Datalake Architecture Reconciliation¶
Date: 2026-04-22
Author: Ffinlo Wright (Revenue Sciences / Data Engineering)
Status: Proposal for discussion
Audience: Data engineering team, Gregg (datalake architect), technical stakeholders
Context¶
Plan.com now has two Dagster-based data platforms built independently:
-
The Rev-Sci Dagster stack — on-prem Docker Swarm, Polars transforms, ClickHouse SQL layer, NFS-backed Parquet storage. Serves wholesale reporting, ML drift detection, and billing analytics. In production.
-
The proposed datalake (Gregg's briefing, 2026-04-26) — ADLS Gen2 storage, DuckDB transforms, 35 bronze sources, medallion architecture. Currently single-node Docker Swarm with no run launcher. Targets company-wide analytics.

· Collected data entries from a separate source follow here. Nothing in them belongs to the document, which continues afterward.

==> src/pwp_params.svh <==
// Functional notes
// - Clear-view one-bit removes that protection
// - Set-view one-bit enables that protection
// - Both views read the same vector
// - Zero bits written leave protection unchanged
// - Protected write discarded, answered with error
// - Setting an already-set bit returns error
// - Clearing an already-clear bit returns error
// - Byte, halfword and word accesses all work
// - One vector at two addresses, clear 0x00
// - Bit 6 interrupt ctrl, bit 5 counter
// - Set view at 0x04, resets zero
`ifndef PWP_PARAMS_SVH
`define PWP_PARAMS_SVH

// ----------------------------------------
// Bus geometry
// ----------------------------------------
`define PWP_AW 12
`define PWP_DW 32
`define PWP_NLANE 4
`define PWP_VEC_W 8

// ----------------------------------------
// Register offsets (byte addresses)
// ----------------------------------------
`define PWP_OFS_CLR 12'h000
`define PWP_OFS_SET 12'h004
`define PWP_OFS_STATUS 12'h008
`define PWP_OFS_MASK 12'h00c

// ----------------------------------------
// Protect vector layout and reset
// ----------------------------------------
`define PWP_BIT_POWER_MANAGER 1
`define PWP_BIT_SYSTEM_CONTROL_UNIT 2
`define PWP_BIT_GENERIC_CLOCK_CTRL 3
`define PWP_BIT_WATCHDOG_TIMER 4
`define PWP_BIT_REAL_TIME_CNT 5
`define PWP_BIT_EXT_IRQ_CTRL 6
`define PWP_IMPL_MASK 8'h7e
`define PWP_PROT_RESET 8'h00

// ----------------------------------------
// Event status layout and reset
// ----------------------------------------
`define PWP_ST_W 3
`define PWP_ST_BLOCKED 0
`define PWP_ST_DBL_SET 1
`define PWP_ST_DBL_CLR 2
`define PWP_ST_RESET 3'h0
`define PWP_MASK_RESET 3'h0

`endif

==> src/pwp_pkg.sv <==
`include "pwp_params.svh"

package pwp_pkg;
	// Request from the processor towards the guarded peripherals
	typedef struct packed {
		logic valid;
		logic write;
		logic [`PWP_VEC_W-1:0] target;
	} pwp_greq_s;

	// Answer of the gate: forwarded selects and error
	typedef struct packed {
		logic [`PWP_VEC_W-1:0] fwd;
		logic err;
	} pwp_gresp_s;
endpackage

==> src/pwp_lane_merge.sv <==
`timescale 1ns/1ps

// One byte lane: write data pass only where the strobe is set
module pwp_lane_merge (
	input wire logic en,
	input wire logic strb,
	input wire logic [7:0] wdata,
	output logic [7:0] bits
);
	// Unstrobed lanes contribute no ones, so no other byte is touched
	assign bits = (en && strb) ? wdata : 8'h00;
endmodule

==> src/pwp_gate.sv <==
`timescale 1ns/1ps

// One peripheral: forward its select unless a write hits protection
module pwp_gate (
	input wire logic req_valid,
	input wire logic req_write,
	input wire logic target,
	input wire logic protect,
	output logic fwd,
	output logic blocked
);
	// Reads always pass; only writes are stopped
	assign blocked = req_valid && req_write && target && protect;
	assign fwd = req_valid && target && !blocked;
endmodule
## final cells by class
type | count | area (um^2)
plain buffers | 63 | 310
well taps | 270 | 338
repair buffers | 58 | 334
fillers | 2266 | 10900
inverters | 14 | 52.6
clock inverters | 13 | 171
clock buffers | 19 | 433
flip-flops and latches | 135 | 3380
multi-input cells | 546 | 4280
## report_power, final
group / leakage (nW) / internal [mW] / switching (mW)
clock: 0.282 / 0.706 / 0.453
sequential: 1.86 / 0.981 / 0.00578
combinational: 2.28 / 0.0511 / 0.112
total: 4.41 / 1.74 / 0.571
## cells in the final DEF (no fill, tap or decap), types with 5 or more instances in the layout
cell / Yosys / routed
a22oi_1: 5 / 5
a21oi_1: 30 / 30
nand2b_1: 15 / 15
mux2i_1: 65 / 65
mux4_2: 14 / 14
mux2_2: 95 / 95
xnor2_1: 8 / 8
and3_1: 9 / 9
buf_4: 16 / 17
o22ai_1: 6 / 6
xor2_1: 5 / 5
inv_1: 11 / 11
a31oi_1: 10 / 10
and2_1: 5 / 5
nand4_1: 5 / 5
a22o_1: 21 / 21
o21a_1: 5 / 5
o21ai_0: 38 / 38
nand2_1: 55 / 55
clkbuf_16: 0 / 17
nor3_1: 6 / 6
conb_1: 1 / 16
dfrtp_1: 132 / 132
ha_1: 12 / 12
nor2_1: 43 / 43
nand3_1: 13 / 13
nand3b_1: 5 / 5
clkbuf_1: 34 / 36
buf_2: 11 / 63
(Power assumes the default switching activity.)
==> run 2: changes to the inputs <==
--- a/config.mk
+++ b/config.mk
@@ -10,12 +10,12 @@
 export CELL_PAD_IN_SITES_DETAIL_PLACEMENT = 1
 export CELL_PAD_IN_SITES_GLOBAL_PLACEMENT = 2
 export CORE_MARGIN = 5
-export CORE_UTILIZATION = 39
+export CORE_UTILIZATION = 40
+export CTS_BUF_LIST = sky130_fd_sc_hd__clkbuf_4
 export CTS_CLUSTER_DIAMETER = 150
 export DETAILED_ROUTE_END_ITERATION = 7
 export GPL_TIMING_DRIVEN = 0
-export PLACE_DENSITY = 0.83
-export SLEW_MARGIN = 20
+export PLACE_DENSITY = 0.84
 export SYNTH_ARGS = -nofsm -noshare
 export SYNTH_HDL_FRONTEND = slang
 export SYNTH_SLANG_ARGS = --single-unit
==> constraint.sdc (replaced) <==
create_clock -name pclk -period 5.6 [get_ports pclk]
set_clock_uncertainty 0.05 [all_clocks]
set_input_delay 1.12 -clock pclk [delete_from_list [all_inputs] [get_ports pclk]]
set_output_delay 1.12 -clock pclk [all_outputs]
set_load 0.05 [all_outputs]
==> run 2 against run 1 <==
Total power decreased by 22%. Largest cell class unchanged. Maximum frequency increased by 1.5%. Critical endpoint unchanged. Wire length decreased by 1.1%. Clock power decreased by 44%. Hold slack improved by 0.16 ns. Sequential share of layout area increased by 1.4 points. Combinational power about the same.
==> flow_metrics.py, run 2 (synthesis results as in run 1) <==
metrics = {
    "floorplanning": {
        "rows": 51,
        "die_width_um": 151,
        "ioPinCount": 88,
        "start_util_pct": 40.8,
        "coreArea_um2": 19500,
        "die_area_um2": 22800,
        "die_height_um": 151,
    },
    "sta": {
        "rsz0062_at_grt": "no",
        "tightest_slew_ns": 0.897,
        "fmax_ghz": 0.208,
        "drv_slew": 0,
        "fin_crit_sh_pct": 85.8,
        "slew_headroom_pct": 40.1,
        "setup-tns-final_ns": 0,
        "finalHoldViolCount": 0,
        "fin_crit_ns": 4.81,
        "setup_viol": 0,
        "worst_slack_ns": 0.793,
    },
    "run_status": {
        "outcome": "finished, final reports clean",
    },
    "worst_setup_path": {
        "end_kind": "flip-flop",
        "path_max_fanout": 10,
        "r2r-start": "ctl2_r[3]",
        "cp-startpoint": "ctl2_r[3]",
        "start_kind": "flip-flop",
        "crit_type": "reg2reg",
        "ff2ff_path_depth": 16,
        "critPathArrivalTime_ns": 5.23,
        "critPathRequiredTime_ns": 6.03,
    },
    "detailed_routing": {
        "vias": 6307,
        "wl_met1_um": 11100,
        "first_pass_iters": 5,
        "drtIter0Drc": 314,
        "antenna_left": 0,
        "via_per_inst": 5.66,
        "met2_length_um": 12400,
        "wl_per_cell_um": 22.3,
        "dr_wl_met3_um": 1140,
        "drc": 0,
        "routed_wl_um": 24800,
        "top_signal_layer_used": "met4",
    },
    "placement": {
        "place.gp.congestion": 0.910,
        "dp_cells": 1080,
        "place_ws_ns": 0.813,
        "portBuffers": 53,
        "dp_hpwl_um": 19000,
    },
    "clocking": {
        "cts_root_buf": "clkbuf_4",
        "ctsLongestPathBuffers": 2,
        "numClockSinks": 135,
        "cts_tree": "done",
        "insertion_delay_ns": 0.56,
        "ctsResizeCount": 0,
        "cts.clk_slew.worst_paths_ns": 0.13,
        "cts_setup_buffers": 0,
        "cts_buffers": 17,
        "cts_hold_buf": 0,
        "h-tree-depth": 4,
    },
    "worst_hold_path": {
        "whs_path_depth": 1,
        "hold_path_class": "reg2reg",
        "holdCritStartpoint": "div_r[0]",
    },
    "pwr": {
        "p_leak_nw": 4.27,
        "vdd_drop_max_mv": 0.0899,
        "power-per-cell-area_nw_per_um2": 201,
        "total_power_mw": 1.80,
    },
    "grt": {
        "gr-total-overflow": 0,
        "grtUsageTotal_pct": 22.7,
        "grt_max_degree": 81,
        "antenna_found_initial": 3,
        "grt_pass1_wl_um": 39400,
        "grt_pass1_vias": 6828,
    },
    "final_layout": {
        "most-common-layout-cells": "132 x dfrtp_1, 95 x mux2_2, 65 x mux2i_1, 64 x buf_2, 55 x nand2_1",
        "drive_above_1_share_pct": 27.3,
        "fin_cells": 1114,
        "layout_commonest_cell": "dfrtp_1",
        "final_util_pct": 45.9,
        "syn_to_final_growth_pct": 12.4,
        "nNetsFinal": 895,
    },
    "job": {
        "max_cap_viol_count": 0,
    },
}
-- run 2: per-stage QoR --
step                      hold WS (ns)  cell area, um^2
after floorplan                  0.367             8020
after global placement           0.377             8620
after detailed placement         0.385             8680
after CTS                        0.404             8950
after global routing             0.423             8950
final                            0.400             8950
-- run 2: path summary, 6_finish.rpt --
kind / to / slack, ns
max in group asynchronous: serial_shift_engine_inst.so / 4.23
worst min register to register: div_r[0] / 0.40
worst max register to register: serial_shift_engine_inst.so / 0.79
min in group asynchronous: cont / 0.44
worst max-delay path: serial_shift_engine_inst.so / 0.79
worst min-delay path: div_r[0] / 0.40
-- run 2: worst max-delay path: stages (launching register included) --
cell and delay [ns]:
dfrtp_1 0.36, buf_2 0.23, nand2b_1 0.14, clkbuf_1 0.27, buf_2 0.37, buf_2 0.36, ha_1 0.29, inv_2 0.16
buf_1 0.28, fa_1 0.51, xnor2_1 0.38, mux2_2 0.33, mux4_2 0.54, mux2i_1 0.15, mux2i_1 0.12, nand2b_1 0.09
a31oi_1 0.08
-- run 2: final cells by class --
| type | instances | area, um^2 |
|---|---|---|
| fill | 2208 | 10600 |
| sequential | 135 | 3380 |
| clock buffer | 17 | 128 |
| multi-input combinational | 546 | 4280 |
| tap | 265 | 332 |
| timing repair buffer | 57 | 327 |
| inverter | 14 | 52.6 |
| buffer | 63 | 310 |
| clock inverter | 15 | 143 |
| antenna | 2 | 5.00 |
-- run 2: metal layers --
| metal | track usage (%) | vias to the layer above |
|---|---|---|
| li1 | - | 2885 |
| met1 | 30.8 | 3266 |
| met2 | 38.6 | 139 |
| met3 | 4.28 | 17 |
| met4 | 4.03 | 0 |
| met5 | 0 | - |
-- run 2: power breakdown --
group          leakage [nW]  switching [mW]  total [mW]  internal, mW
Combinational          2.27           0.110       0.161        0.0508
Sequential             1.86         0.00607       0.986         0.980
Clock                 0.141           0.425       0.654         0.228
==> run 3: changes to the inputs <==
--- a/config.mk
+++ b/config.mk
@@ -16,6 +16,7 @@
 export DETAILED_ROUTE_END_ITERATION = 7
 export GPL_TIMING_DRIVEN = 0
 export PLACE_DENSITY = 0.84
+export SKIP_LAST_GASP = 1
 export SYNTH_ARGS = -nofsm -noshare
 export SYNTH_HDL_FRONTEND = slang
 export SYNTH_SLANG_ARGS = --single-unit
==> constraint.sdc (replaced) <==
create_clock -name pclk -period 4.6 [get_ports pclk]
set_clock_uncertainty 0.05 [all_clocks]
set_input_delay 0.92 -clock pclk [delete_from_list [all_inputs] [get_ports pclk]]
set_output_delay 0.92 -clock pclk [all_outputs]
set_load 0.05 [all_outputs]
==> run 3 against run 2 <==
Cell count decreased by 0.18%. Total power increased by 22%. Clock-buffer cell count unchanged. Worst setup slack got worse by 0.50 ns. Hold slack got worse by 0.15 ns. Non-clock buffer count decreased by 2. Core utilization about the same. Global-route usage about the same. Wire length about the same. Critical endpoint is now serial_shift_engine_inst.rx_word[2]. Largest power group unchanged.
## config.mk

```make
export PLATFORM = sky130hd
export DESIGN_NAME = iocd_device
export DESIGN_NICKNAME = d
export VERILOG_FILES = /design/src/design/iocd_pkg.sv /design/src/design/iocd_device.sv
export SDC_FILE = /design/constraint.sdc
export NUM_CORES = 1
export LEC_CHECK = 0
export BUFFER_PORTS_ARGS = -buffer_cell sky130_fd_sc_hd__buf_2
export CAP_MARGIN = 10
export CORE_ASPECT_RATIO = 1.25
export CORE_MARGIN = 2
export CORE_UTILIZATION = 32
export CTS_BUF_LIST = sky130_fd_sc_hd__clkbuf_2
export DETAILED_ROUTE_END_ITERATION = 16
export GPL_TIMING_DRIVEN = 0
export PLACE_DENSITY = 0.63
export SKIP_LAST_GASP = 1
export SLEW_MARGIN = 15
export SYNTH_ARGS = -nofsm -noshare
export SYNTH_HDL_FRONTEND = slang
export SYNTH_SLANG_ARGS = --single-unit
```

## constraint.sdc

```tcl
create_clock -name core_clk -period 1.5 [get_ports core_clk]
set_input_delay 0.075 -clock core_clk [delete_from_list [all_inputs] [get_ports core_clk]]
set_output_delay 0.075 -clock core_clk [all_outputs]
set_load 0.005 [all_outputs]
```
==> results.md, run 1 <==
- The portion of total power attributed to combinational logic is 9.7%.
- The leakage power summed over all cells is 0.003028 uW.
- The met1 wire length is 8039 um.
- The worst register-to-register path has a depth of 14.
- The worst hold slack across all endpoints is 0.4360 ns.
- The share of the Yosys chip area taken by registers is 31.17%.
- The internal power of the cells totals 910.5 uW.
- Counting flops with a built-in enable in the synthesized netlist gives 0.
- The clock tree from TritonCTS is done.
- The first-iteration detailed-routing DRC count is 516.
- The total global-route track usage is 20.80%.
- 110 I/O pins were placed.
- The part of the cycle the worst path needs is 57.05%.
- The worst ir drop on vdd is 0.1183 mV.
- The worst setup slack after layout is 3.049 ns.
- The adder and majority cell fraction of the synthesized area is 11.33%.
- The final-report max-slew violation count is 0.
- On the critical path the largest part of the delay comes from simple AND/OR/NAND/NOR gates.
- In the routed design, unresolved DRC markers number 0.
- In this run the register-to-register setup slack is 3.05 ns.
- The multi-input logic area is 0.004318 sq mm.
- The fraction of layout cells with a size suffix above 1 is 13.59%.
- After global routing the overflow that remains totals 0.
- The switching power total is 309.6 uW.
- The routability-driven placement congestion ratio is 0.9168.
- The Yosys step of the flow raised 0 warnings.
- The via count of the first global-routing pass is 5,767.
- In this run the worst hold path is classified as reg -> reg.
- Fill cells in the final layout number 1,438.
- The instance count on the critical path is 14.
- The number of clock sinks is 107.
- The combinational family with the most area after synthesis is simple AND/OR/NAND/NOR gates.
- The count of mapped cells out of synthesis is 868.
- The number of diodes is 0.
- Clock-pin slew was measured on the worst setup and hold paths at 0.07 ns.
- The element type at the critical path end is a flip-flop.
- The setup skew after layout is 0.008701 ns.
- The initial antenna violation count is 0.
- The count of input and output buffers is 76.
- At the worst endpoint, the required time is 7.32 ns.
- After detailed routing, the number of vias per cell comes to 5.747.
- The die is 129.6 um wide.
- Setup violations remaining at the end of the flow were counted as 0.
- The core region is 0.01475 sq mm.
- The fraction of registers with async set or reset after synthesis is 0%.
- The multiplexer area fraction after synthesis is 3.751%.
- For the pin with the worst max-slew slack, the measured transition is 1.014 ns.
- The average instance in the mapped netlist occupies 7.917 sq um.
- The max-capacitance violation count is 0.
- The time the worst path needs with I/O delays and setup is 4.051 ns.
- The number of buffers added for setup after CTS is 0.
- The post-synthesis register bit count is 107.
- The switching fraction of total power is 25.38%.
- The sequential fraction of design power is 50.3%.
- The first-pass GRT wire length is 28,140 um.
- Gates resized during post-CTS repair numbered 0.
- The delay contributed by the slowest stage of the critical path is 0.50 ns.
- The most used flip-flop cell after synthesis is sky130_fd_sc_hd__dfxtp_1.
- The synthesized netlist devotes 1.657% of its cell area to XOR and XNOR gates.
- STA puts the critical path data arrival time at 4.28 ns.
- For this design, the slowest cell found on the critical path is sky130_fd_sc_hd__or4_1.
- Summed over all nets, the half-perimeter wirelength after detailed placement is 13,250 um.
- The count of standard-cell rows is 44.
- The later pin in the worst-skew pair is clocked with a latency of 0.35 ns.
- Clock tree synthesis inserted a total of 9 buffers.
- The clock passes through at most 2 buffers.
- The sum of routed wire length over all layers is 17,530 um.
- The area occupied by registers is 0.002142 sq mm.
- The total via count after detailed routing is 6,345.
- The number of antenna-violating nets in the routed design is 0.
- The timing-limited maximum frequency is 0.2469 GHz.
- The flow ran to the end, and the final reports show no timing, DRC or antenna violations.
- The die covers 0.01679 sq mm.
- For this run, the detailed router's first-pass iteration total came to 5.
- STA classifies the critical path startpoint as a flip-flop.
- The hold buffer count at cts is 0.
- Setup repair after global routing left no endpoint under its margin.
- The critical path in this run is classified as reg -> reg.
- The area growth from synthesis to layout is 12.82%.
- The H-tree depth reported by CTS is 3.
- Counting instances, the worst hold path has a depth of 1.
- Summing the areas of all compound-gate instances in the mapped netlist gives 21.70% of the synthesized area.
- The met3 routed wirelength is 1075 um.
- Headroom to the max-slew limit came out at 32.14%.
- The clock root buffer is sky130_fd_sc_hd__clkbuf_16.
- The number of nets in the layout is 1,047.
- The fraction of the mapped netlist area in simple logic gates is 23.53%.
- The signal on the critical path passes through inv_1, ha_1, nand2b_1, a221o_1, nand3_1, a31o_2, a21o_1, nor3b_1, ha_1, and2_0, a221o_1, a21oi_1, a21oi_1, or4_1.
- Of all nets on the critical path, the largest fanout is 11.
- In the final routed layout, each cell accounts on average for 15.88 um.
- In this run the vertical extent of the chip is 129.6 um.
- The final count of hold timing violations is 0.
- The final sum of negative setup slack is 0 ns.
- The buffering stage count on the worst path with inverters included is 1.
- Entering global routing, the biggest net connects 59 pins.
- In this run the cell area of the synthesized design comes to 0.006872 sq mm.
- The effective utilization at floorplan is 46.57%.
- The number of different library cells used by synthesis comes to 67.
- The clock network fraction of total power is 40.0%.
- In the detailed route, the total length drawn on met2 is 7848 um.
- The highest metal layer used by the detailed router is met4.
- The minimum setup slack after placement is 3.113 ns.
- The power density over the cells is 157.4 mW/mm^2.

Both share Dagster as orchestrator and Parquet as storage format. They diverge on storage location, transform engine, compute distribution, query access, and operational patterns. This dossier analyses both systems, identifies what to keep from each, and proposes two consolidation strategies with clear trade-offs.
Documents¶
| Document | Contents |
|---|---|
| Executive Summary | Two strategies, pros/cons, recommendation |
| Cross-Comparison | Detailed side-by-side of both Dagster systems |
| ClickHouse Unification | How ClickHouse serves both stacks and end-user SQL access |
| DuckDB and Polars | Transform engines — similarities, divergences, when to use which |
| IO Managers | Why IO managers matter and how they simplify the merged stack |
| Gaps and Risks | Shortcomings in both systems and open questions |
| Gregg's Datalake Briefing (Summary) | Restructured summary of the original datalake proposal |
How to read this¶
Start with the Executive Summary for the two-strategy decision. Read Cross-Comparison for the full technical picture. The remaining sections go deep on specific topics — read as needed for the meeting.
This dossier is an addendum to Gregg's datalake briefing (2026-04-26). It assumes the reader has access to that document. Where we reference it, we cite by section number (e.g. "Briefing s.8" = section 8, Operational watchdog).